▶ Action item: Search the records for the string "posedge". Copy each line where it occurs.

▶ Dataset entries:
_____

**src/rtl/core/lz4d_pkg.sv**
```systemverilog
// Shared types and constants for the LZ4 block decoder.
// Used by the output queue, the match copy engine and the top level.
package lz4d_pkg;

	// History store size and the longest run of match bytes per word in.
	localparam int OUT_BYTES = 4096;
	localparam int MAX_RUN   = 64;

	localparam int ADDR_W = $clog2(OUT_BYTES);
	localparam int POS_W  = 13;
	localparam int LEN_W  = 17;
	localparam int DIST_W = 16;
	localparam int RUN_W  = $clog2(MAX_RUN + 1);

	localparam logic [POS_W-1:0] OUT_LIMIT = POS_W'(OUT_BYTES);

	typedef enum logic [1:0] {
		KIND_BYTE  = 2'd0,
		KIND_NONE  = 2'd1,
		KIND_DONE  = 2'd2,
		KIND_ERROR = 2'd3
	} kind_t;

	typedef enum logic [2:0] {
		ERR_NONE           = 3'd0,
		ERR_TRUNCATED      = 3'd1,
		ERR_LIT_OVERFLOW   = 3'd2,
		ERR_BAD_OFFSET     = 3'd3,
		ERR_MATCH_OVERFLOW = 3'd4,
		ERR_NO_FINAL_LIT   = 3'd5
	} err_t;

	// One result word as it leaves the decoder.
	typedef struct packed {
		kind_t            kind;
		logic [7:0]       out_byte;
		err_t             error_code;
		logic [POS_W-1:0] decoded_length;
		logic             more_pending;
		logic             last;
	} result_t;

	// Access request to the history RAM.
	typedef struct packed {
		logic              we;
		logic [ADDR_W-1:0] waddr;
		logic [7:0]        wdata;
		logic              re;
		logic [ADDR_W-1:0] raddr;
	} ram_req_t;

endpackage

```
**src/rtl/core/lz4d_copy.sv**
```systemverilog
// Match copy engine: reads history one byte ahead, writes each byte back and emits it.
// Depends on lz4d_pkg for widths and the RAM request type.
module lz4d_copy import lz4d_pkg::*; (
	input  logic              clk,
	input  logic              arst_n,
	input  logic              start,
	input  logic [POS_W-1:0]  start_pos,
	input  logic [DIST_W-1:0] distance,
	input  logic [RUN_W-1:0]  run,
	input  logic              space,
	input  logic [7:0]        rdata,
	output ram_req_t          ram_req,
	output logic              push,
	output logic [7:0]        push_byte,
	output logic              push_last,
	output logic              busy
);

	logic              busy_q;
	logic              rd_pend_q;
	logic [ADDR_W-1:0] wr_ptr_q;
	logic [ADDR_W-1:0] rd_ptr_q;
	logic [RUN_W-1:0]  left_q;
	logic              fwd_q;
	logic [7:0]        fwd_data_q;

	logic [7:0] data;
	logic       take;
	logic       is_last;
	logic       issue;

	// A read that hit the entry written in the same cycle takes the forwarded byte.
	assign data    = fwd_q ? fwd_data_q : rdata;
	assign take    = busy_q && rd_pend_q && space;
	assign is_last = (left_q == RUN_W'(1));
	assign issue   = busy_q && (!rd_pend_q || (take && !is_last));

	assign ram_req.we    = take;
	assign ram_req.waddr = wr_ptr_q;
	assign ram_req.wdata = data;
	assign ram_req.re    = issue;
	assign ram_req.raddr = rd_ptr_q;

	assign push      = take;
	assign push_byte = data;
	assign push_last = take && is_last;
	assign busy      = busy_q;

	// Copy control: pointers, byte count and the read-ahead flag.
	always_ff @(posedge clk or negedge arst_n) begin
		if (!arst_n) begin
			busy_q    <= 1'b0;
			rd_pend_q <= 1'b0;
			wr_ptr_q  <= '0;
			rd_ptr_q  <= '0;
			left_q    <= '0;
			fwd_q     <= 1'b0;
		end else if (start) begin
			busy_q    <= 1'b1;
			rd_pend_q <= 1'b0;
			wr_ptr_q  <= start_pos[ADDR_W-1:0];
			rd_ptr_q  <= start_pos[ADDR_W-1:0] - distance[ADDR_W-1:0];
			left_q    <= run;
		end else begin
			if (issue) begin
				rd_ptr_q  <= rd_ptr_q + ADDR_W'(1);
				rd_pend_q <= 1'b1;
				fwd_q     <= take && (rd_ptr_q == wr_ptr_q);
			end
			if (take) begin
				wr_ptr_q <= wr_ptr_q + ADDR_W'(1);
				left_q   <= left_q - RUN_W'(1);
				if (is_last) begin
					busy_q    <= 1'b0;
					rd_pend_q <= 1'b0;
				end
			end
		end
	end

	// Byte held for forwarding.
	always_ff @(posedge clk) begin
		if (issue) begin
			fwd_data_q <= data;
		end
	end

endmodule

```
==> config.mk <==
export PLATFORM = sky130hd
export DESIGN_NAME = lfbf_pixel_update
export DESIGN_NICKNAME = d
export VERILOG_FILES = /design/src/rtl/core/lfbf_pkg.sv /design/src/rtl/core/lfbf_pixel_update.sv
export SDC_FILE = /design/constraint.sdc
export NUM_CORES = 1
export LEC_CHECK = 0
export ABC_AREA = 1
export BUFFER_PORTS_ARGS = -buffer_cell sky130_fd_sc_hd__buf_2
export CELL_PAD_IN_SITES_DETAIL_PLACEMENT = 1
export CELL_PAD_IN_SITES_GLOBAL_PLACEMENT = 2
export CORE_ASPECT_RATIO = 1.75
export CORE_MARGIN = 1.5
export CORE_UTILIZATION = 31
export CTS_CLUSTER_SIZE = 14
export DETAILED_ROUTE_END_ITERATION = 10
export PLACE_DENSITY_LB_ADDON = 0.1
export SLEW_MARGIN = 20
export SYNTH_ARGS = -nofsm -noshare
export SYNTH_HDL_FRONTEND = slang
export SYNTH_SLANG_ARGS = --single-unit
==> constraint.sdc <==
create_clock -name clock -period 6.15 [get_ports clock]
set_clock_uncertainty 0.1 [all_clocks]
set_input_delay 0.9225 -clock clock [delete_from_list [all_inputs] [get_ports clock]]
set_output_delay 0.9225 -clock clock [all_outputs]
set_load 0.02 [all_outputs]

_____

▶ Answer space:
	always_ff @(posedge clk or negedge arst_n) begin
	always_ff @(posedge clk) begin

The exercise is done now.